• **Problem requirements**: Each line of the entries below that holds "follows" is needed, copied in full.

• **Dataset**:
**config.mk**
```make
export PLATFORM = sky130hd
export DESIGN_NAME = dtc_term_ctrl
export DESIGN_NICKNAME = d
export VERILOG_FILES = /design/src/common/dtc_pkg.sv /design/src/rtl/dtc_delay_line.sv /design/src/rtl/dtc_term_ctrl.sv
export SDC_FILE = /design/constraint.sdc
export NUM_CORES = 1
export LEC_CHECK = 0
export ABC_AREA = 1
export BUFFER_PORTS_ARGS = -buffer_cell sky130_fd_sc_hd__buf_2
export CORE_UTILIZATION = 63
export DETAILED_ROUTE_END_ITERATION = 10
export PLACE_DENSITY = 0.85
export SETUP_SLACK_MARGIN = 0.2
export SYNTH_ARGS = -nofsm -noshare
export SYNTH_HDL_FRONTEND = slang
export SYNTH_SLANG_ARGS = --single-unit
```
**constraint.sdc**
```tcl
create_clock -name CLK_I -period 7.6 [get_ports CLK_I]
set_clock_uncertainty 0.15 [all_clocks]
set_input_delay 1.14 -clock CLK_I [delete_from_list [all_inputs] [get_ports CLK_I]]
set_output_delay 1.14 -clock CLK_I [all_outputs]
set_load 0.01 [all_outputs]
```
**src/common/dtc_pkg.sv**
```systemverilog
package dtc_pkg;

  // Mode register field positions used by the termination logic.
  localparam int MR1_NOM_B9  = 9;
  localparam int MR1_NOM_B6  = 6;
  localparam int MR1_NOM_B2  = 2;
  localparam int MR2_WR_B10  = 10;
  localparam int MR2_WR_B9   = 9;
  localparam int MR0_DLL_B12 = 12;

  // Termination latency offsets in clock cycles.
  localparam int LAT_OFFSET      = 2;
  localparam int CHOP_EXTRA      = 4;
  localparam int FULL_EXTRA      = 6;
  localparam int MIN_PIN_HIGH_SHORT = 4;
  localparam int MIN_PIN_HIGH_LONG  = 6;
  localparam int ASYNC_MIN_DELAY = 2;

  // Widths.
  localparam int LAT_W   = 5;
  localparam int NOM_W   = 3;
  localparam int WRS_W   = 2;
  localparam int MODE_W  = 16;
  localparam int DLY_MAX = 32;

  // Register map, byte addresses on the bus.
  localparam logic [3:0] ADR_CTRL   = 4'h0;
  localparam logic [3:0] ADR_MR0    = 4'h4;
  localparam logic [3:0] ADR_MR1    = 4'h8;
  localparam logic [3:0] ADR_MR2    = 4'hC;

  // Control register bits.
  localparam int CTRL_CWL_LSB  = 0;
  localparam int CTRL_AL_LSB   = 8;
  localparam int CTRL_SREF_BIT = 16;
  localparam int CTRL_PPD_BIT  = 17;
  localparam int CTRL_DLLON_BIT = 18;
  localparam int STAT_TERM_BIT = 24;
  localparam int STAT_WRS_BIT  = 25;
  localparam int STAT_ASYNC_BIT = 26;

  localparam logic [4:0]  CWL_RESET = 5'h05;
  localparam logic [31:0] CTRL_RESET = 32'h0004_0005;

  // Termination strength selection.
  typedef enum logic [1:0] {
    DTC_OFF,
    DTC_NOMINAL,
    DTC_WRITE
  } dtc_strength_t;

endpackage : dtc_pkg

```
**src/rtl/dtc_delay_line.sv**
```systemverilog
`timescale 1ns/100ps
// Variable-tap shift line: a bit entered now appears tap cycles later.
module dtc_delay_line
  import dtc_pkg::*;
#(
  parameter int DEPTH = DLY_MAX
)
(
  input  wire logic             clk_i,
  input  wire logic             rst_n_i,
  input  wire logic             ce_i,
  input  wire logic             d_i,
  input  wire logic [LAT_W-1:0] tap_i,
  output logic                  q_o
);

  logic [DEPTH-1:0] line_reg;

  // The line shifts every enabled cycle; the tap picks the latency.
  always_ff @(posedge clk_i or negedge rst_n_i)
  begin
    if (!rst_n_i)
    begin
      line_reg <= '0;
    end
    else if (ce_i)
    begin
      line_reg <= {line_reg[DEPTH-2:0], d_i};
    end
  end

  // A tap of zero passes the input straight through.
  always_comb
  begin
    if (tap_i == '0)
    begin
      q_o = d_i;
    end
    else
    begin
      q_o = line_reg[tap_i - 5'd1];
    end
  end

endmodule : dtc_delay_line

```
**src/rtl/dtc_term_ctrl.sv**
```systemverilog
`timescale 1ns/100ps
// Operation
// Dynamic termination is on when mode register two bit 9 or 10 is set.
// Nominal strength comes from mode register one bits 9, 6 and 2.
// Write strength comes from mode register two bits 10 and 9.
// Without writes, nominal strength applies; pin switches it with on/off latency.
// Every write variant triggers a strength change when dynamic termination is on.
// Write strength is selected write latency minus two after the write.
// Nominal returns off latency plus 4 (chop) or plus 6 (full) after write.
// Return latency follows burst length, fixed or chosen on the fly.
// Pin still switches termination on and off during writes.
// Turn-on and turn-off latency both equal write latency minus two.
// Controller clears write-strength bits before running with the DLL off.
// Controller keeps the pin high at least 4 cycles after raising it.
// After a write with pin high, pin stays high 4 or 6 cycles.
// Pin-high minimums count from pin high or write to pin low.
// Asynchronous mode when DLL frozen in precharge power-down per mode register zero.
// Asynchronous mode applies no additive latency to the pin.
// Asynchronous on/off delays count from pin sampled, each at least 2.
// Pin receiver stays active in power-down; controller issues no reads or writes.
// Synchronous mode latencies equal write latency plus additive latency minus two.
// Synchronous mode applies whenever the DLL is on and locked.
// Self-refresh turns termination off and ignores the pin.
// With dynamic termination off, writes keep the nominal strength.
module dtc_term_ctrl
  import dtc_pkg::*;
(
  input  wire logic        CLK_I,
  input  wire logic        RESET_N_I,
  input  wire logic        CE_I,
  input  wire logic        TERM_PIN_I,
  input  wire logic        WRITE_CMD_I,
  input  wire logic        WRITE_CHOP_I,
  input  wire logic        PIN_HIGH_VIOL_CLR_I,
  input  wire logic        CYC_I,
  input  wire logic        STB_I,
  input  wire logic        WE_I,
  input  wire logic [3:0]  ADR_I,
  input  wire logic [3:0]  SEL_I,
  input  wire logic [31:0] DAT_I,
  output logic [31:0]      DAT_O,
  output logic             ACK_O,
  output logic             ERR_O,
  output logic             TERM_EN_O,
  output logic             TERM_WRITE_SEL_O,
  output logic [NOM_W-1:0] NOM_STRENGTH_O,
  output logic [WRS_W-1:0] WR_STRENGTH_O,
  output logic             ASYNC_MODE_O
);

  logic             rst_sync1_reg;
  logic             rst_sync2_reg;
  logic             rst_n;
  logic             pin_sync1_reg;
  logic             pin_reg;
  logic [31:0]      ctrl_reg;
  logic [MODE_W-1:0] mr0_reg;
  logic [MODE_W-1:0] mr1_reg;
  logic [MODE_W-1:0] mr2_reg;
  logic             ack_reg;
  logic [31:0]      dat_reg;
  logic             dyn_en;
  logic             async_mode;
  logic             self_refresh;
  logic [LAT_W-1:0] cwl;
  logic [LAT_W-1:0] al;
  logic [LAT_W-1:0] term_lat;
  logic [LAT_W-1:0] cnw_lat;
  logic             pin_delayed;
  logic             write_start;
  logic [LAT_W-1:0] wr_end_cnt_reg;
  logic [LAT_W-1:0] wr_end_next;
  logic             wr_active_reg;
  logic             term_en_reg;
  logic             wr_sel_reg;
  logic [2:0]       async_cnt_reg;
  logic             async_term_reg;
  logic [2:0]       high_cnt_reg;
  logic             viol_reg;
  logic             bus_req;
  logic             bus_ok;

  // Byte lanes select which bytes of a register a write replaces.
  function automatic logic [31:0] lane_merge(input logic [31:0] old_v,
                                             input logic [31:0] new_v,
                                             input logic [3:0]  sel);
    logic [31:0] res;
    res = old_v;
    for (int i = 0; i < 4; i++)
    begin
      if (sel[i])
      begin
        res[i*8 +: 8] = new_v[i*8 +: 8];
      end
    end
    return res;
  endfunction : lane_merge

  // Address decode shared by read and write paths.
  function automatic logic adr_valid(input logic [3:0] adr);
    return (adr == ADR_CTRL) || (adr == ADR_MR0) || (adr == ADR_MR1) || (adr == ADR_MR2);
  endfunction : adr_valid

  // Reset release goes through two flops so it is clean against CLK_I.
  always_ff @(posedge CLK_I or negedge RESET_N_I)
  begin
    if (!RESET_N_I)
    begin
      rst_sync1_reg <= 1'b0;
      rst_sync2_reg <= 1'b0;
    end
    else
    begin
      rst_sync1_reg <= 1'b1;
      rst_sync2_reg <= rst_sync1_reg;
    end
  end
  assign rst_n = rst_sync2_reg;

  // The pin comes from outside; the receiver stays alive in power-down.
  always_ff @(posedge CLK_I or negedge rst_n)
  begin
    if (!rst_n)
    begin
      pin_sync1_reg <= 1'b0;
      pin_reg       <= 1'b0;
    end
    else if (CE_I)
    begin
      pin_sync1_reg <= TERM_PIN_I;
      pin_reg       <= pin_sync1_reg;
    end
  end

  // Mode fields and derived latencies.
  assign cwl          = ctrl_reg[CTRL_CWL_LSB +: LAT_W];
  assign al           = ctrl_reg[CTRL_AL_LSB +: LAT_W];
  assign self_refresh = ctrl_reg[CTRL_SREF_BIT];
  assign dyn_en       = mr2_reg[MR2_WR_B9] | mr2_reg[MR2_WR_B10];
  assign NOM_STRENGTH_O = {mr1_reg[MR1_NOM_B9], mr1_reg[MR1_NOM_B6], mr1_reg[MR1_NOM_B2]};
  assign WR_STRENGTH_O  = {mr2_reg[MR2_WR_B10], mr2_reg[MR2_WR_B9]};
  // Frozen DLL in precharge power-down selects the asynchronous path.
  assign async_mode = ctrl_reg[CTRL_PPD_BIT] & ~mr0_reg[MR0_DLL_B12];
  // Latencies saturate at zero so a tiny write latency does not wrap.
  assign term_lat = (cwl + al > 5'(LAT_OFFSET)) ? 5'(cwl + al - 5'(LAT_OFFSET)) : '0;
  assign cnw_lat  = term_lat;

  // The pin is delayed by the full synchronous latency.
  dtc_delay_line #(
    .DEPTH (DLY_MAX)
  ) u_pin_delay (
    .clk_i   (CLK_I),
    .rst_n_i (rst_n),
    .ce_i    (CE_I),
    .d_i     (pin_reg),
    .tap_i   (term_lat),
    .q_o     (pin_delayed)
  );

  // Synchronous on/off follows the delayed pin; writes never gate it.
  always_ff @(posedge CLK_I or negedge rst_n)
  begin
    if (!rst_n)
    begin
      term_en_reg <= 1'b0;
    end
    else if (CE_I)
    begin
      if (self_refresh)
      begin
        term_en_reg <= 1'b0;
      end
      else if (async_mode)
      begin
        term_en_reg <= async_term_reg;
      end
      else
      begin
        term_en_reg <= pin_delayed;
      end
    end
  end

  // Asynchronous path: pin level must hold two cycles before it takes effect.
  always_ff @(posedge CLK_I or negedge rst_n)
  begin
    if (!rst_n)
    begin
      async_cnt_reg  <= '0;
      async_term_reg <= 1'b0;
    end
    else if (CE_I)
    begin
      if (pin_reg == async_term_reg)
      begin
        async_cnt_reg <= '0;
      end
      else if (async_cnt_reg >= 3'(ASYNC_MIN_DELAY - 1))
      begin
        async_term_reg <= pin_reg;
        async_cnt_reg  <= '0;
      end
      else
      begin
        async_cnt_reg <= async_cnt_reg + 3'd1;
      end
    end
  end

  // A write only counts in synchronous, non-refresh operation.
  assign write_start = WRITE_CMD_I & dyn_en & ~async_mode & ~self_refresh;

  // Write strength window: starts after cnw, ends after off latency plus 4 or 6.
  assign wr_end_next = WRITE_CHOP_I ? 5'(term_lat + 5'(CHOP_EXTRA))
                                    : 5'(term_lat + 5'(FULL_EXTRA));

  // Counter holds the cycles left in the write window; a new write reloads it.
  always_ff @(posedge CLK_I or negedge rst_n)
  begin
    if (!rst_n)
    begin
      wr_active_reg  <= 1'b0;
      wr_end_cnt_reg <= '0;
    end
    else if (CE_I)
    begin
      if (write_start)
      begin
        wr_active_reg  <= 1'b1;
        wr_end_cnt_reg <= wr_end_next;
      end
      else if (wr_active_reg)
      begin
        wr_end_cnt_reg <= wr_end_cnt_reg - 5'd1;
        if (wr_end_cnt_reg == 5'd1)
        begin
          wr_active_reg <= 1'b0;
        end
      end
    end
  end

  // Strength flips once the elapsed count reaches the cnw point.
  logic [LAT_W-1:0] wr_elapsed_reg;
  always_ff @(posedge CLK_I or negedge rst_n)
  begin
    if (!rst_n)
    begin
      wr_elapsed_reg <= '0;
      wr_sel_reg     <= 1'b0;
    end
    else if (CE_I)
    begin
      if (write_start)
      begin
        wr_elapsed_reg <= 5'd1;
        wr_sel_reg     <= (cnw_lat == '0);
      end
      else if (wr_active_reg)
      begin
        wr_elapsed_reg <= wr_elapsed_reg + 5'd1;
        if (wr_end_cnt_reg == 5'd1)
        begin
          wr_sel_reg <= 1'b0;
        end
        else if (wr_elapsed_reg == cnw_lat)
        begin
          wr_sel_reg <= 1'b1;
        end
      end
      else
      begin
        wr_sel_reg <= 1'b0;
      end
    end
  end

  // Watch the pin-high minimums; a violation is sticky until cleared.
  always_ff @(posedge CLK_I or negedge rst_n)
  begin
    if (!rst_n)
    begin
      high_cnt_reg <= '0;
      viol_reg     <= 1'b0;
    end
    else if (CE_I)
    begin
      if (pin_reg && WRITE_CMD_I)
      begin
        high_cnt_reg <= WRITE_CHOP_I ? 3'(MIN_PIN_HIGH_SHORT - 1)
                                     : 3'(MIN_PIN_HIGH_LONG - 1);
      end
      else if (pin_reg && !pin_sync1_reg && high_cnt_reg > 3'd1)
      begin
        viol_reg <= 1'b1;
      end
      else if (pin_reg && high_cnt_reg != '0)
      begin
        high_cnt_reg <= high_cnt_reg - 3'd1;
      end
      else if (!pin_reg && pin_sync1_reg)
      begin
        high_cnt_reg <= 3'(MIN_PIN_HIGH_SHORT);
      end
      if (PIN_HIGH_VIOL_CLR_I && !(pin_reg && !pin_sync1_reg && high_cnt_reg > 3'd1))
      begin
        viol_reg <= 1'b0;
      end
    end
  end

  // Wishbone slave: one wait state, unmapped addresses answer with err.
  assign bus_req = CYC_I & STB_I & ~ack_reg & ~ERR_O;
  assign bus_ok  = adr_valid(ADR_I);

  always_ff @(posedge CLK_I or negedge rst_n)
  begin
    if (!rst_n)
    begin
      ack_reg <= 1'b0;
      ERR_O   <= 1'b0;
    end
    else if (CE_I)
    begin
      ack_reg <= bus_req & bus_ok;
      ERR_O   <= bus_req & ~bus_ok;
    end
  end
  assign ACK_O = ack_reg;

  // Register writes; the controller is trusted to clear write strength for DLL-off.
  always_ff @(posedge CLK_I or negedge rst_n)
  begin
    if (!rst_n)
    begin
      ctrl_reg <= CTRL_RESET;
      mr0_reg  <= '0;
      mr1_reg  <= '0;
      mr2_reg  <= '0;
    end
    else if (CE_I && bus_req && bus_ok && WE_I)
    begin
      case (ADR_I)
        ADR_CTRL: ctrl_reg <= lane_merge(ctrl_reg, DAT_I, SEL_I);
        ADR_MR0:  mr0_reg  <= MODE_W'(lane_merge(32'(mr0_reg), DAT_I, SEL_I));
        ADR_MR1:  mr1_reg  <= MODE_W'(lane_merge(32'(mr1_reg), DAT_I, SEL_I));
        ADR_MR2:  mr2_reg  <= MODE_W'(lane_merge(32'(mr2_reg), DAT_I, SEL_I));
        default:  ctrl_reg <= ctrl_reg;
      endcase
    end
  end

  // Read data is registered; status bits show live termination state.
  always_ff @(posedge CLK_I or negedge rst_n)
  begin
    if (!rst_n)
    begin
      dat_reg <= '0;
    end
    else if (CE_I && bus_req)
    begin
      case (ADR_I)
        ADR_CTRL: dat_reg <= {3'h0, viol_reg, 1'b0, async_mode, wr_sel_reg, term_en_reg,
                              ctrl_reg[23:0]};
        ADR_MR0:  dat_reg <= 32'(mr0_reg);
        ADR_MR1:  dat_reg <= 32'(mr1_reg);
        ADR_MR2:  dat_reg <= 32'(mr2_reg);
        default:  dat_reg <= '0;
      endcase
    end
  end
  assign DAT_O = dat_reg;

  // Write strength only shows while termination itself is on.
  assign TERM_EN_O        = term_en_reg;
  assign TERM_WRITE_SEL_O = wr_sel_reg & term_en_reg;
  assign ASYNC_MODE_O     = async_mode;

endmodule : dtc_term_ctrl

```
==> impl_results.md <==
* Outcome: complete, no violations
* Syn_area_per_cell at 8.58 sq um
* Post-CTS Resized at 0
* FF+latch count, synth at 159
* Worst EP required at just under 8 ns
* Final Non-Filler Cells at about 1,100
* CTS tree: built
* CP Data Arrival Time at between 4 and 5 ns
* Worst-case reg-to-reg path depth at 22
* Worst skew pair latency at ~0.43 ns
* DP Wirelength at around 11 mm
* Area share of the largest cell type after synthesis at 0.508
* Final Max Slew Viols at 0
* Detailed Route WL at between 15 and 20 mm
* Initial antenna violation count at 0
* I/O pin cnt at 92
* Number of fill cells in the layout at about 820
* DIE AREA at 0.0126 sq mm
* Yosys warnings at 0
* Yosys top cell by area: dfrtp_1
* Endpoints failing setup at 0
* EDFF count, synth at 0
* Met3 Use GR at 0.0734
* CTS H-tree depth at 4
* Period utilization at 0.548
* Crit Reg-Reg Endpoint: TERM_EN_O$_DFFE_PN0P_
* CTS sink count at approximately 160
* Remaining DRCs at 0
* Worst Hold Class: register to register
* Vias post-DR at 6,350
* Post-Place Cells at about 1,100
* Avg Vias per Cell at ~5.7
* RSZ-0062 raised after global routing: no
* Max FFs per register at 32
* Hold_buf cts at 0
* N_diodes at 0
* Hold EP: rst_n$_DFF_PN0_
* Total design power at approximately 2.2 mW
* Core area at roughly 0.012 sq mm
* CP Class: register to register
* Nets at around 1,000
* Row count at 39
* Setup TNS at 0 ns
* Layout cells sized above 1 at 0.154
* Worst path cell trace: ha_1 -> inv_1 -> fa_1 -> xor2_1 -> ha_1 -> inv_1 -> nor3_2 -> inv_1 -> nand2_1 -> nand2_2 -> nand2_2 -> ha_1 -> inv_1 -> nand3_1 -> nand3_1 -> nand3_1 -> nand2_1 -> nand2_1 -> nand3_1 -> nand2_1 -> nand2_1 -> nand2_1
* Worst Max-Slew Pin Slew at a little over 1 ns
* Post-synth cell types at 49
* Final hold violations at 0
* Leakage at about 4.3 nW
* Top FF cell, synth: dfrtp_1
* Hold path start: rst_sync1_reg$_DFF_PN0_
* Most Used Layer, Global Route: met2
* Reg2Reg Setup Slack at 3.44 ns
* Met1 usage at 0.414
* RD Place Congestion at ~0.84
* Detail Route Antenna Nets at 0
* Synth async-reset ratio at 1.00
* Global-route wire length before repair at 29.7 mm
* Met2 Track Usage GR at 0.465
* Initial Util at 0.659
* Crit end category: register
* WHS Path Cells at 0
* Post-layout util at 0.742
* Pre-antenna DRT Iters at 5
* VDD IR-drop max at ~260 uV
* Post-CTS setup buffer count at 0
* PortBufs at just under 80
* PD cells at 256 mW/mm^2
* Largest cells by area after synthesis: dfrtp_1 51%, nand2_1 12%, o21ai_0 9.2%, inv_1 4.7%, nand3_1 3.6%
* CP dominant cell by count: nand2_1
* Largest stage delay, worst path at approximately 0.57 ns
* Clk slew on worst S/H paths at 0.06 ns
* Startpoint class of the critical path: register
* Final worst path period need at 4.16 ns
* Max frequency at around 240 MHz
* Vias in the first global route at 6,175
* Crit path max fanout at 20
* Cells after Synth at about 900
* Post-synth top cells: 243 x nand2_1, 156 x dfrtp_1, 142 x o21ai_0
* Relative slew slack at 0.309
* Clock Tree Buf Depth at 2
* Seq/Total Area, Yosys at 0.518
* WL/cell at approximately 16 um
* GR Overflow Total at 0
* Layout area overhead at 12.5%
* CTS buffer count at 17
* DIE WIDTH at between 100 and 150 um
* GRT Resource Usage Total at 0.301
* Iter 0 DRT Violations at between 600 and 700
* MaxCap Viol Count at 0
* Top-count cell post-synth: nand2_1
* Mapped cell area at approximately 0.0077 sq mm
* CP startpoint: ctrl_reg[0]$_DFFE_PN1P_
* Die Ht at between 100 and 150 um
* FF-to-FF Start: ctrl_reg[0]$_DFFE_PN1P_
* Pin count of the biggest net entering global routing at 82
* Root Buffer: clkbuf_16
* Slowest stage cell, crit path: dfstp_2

--

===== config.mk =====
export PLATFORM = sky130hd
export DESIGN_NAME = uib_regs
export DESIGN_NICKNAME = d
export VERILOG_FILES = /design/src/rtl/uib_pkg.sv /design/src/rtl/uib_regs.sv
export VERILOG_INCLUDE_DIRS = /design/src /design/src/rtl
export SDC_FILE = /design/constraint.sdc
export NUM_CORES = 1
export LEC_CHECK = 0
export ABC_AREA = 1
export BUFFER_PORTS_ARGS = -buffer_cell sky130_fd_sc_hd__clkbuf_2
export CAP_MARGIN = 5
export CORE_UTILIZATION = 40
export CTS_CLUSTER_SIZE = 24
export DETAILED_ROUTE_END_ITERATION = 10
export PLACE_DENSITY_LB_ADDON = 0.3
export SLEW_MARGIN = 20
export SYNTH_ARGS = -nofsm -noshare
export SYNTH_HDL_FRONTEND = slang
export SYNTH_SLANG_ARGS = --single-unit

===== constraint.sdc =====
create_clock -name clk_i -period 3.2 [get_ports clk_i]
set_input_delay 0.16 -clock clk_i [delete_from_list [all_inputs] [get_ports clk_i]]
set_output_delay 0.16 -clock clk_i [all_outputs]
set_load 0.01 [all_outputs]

• **Answer section**:
// Return latency follows burst length, fixed or chosen on the fly.
  // Synchronous on/off follows the delayed pin; writes never gate it.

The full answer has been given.